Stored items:
┄┄┄┄┄┄

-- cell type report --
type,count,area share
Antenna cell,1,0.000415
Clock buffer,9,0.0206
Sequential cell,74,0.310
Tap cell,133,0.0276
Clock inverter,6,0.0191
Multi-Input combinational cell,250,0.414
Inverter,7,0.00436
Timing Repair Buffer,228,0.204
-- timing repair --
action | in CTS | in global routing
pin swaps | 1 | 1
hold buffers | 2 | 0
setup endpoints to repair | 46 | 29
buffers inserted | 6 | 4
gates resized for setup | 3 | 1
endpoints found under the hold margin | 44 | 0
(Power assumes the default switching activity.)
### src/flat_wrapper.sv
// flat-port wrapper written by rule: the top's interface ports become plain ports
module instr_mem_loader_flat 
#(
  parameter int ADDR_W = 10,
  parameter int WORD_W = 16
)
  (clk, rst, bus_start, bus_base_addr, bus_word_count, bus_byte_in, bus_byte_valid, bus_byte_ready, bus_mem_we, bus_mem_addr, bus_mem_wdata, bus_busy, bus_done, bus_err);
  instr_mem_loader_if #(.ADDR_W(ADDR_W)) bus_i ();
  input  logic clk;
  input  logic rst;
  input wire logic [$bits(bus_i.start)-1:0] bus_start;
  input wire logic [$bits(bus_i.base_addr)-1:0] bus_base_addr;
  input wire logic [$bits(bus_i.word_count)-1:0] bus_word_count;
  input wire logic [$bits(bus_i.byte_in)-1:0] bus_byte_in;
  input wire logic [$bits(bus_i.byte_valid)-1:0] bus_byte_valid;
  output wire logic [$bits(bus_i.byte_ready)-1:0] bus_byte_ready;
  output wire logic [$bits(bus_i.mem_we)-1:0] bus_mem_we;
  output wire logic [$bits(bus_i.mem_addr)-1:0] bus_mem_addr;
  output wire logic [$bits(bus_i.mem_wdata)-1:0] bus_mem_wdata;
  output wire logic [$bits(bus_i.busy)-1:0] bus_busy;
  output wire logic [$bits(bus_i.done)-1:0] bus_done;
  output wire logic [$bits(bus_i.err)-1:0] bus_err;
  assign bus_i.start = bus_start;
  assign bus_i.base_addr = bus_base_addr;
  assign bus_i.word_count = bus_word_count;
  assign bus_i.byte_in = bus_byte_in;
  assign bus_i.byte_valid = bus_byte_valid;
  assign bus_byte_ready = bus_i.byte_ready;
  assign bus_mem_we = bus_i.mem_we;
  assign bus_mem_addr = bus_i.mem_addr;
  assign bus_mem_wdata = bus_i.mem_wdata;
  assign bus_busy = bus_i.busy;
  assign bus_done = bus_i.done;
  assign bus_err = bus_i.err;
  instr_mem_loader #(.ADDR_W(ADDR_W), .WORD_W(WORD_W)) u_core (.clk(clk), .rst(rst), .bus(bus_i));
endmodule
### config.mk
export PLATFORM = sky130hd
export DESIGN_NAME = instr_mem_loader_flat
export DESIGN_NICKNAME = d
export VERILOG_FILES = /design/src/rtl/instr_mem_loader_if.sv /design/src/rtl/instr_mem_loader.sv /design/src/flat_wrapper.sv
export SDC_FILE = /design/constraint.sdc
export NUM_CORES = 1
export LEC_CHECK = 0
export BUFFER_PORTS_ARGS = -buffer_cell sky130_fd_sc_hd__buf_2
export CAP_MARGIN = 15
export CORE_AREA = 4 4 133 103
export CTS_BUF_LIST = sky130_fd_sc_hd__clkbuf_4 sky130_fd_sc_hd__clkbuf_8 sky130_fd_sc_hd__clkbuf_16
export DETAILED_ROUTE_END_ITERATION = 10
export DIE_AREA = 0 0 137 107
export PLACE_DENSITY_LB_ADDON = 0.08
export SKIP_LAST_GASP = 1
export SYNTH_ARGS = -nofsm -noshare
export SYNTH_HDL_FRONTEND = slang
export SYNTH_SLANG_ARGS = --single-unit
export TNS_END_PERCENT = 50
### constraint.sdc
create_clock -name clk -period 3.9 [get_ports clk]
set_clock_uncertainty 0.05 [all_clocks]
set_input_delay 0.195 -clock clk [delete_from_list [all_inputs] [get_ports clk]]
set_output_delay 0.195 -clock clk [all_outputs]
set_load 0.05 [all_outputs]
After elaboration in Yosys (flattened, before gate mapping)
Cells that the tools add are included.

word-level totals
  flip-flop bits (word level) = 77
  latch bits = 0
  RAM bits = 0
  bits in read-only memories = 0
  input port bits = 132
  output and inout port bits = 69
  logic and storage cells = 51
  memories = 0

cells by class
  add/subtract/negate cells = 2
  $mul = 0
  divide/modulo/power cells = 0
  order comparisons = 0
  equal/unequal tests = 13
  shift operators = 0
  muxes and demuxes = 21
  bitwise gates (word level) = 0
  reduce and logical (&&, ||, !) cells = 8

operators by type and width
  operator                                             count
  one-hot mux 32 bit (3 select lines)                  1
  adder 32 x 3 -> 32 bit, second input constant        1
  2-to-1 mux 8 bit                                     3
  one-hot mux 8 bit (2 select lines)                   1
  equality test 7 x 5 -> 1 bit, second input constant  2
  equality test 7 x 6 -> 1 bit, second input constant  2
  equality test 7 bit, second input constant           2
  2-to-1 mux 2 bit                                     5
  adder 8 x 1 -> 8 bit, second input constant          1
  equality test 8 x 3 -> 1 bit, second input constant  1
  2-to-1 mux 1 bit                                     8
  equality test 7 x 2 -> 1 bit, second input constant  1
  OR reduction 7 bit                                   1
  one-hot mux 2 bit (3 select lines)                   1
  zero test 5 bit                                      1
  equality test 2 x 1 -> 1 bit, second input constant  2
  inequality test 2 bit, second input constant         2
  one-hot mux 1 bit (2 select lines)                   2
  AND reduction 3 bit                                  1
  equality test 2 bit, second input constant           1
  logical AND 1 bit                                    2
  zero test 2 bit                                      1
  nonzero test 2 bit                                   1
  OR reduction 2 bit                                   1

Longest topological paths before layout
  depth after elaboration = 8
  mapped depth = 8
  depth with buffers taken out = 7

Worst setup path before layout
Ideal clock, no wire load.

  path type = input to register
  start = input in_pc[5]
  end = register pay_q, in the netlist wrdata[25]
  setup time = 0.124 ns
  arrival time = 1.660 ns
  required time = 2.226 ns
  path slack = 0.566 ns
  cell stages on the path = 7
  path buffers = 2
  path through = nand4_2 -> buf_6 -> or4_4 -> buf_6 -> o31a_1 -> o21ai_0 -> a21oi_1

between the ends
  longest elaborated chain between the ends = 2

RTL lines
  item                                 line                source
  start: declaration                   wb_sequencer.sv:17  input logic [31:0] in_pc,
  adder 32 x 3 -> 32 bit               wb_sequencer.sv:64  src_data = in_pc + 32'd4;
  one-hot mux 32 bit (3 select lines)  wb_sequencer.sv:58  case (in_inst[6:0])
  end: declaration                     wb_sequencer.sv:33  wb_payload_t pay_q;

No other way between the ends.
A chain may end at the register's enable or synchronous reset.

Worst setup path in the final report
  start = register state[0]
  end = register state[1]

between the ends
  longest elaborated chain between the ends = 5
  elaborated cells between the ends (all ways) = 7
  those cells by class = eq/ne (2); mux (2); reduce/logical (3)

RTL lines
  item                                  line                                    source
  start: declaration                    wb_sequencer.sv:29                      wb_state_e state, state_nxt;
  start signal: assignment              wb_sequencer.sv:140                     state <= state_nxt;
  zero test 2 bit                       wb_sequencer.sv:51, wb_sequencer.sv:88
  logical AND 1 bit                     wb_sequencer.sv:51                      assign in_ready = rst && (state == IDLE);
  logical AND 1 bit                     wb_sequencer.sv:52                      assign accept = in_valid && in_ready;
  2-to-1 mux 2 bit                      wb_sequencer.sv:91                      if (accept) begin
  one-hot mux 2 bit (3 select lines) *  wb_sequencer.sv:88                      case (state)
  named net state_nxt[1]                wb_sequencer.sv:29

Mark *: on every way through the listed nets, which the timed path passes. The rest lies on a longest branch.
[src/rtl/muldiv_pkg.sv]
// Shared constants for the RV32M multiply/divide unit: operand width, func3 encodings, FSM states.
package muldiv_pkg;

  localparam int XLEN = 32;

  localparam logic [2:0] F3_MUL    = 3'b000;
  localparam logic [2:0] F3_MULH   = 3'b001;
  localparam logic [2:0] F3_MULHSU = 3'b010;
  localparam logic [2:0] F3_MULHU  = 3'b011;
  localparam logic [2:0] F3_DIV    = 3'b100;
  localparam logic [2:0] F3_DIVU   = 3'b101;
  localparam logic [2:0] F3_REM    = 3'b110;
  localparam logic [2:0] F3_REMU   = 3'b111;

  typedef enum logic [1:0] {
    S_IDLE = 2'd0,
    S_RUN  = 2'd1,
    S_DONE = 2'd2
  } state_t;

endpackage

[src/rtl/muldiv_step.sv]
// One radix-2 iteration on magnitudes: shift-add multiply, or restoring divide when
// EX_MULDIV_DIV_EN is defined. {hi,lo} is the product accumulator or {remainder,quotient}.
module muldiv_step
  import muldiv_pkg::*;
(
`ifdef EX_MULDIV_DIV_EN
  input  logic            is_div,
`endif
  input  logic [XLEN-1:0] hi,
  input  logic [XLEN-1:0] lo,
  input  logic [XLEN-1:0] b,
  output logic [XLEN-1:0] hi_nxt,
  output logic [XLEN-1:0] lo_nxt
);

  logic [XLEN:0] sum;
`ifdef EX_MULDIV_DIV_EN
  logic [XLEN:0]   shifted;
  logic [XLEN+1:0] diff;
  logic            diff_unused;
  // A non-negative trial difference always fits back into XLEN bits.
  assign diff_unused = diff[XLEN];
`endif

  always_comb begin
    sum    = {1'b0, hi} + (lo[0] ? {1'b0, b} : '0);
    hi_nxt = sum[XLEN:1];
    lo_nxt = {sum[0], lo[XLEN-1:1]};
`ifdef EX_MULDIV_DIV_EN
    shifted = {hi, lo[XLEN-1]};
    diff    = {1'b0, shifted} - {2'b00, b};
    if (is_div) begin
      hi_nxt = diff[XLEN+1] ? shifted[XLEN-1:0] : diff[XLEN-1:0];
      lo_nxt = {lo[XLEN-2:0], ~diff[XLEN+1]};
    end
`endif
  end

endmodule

┄┄┄┄┄┄

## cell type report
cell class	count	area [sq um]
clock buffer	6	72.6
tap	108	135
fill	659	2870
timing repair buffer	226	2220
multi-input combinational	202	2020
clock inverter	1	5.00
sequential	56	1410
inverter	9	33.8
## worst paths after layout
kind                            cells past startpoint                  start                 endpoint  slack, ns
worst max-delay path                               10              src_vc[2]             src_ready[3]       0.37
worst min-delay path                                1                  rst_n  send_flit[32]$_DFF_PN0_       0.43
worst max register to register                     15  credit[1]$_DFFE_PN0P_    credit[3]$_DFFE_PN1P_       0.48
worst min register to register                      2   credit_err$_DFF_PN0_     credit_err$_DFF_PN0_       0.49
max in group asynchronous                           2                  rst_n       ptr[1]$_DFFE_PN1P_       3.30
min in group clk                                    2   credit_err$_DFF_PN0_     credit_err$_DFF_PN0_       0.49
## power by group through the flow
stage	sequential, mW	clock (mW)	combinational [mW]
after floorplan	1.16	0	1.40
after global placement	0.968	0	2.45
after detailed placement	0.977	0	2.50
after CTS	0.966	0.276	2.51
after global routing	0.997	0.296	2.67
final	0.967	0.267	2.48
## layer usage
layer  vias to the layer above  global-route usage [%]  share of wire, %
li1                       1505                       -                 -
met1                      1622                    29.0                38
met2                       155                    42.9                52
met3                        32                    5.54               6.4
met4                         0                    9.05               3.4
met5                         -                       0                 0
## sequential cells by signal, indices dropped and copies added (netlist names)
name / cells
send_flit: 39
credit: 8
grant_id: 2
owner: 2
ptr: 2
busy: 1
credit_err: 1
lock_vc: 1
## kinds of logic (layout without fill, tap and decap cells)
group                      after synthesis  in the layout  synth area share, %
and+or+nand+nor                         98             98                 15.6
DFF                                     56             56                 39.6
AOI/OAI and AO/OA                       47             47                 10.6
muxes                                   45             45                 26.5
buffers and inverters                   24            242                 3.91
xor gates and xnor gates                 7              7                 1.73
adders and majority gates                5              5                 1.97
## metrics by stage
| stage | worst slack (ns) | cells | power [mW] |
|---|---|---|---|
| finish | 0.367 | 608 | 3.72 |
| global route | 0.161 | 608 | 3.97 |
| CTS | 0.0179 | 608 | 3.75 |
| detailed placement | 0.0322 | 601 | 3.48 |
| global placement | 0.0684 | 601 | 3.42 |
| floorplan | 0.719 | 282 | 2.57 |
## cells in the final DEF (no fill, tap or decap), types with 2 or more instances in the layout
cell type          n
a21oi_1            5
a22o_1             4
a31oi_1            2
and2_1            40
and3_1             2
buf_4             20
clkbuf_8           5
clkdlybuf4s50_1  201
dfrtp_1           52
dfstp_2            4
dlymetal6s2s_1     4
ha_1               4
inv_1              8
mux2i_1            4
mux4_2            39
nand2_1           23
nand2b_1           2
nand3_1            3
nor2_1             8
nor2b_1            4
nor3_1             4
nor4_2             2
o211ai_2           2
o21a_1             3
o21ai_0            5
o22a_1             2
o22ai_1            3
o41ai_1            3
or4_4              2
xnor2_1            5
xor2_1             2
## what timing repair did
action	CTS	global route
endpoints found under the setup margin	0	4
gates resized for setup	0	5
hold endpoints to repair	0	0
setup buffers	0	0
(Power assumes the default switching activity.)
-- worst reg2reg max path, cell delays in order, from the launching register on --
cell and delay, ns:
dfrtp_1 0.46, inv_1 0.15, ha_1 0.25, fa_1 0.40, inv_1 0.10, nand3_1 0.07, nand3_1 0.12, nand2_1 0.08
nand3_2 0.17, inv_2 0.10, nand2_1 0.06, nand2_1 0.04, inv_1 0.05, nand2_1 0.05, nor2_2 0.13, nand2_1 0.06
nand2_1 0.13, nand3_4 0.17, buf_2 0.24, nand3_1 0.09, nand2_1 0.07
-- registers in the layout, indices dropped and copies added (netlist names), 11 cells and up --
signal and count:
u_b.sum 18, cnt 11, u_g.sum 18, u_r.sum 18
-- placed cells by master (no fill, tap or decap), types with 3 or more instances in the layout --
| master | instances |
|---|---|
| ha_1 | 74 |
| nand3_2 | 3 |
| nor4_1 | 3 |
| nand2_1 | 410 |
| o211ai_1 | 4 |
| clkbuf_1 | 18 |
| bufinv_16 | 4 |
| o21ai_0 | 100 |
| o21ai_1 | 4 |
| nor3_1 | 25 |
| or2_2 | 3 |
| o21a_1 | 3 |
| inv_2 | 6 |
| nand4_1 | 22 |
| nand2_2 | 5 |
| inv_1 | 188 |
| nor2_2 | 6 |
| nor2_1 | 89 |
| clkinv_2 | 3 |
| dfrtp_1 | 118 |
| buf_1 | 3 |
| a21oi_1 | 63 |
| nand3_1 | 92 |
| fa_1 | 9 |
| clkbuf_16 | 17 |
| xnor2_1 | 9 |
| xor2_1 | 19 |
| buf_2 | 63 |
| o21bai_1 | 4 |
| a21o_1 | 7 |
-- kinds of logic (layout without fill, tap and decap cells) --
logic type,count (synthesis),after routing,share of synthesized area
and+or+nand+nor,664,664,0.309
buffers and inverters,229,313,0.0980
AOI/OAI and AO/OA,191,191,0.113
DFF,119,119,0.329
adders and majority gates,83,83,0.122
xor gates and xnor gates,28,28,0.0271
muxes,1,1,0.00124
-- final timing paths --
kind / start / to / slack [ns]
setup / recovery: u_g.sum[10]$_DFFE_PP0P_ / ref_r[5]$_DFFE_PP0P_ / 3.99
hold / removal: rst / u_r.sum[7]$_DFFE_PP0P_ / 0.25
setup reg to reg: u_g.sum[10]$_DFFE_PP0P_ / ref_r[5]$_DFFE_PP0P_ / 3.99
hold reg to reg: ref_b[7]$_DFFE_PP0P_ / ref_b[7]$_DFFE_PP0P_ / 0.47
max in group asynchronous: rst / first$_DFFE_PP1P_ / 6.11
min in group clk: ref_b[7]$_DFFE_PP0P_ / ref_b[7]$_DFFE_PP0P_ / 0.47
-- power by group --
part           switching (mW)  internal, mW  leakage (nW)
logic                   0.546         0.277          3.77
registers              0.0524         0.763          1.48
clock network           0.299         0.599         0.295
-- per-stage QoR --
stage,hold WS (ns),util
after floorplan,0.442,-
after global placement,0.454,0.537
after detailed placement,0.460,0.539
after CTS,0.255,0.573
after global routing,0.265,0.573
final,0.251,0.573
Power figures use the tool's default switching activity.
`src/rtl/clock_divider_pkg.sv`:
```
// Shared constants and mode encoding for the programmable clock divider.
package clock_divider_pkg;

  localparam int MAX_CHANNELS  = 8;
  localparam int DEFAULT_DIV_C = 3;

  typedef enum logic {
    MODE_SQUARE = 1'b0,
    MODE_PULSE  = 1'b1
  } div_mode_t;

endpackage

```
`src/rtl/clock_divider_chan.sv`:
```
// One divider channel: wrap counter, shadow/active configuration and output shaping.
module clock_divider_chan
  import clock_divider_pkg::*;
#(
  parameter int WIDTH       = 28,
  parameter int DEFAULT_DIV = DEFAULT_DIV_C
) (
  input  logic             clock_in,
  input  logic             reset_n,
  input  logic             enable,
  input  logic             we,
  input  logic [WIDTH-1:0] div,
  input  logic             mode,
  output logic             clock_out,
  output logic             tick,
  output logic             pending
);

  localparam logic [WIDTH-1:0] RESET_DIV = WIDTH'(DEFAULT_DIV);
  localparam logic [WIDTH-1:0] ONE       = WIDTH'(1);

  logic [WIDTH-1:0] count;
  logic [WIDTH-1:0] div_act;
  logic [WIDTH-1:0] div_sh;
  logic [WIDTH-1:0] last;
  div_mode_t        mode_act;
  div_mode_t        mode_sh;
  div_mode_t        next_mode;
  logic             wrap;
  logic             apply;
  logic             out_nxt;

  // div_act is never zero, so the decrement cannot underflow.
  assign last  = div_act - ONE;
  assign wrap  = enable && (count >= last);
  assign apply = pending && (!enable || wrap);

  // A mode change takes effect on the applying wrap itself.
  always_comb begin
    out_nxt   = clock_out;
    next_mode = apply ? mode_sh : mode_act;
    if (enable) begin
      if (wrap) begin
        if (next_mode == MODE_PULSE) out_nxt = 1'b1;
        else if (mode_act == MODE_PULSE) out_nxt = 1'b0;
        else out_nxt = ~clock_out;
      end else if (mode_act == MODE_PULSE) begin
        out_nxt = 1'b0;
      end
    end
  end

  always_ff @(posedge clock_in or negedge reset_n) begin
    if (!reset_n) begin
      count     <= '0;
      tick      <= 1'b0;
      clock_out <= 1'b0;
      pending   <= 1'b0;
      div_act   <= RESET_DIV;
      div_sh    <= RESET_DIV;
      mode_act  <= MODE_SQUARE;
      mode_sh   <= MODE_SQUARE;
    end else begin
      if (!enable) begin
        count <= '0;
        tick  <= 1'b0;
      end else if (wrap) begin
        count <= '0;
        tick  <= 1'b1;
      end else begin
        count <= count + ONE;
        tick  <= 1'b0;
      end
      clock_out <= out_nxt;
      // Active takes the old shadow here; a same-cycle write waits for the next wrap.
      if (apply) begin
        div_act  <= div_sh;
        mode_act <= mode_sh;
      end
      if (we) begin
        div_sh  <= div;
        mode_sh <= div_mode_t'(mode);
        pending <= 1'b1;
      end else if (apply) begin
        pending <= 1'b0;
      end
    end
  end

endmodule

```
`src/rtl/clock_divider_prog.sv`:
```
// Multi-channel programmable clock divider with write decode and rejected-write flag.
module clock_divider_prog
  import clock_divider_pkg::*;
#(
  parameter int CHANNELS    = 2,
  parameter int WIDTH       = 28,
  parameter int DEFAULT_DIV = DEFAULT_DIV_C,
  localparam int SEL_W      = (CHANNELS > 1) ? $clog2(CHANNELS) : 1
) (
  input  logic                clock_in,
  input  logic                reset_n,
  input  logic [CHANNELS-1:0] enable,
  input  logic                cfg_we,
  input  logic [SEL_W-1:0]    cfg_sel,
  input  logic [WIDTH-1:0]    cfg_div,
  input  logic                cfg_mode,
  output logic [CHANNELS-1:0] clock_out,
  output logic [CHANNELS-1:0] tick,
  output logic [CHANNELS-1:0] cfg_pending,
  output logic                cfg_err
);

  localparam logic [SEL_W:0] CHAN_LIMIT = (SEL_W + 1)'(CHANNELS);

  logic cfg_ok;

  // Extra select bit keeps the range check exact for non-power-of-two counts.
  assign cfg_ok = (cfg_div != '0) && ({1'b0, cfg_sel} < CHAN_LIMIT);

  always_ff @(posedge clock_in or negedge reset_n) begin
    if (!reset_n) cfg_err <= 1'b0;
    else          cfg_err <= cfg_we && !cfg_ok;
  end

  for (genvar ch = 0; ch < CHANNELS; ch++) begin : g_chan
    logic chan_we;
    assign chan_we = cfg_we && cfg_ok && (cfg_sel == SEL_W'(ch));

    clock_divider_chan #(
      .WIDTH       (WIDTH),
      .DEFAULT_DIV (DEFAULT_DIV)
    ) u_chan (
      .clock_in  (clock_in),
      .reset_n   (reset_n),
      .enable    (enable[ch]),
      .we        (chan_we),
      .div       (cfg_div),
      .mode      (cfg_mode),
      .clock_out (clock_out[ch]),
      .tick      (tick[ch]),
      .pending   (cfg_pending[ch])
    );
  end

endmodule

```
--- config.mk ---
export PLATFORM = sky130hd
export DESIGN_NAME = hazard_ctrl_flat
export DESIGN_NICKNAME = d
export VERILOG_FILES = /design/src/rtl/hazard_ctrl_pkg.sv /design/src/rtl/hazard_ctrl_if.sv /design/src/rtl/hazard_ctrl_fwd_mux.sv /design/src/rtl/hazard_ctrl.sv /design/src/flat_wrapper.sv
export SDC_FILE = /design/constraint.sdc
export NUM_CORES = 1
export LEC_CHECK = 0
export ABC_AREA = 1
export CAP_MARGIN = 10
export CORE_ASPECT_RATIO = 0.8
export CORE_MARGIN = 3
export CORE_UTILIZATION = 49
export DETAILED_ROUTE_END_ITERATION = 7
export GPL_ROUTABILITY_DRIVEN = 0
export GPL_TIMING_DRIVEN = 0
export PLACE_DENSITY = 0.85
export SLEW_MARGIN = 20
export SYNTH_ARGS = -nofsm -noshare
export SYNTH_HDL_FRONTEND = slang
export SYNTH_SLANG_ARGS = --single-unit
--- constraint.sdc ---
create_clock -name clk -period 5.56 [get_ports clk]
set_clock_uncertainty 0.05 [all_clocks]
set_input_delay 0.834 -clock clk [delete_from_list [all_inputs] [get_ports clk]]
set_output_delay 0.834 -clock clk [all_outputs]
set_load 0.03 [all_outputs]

┄┄┄┄┄┄

WHAT IS EXPECTED >> Would you copy out exactly the lines above that start at the one containing "-- cell type" and end at the one containing "endpoints found under the hold", inclusive?

SOLUTION >>
-- cell type report --
type,count,area share
Antenna cell,1,0.000415
Clock buffer,9,0.0206
Sequential cell,74,0.310
Tap cell,133,0.0276
Clock inverter,6,0.0191
Multi-Input combinational cell,250,0.414
Inverter,7,0.00436
Timing Repair Buffer,228,0.204
-- timing repair --
action | in CTS | in global routing
pin swaps | 1 | 1
hold buffers | 2 | 0
setup endpoints to repair | 46 | 29
buffers inserted | 6 | 4
gates resized for setup | 3 | 1
endpoints found under the hold margin | 44 | 0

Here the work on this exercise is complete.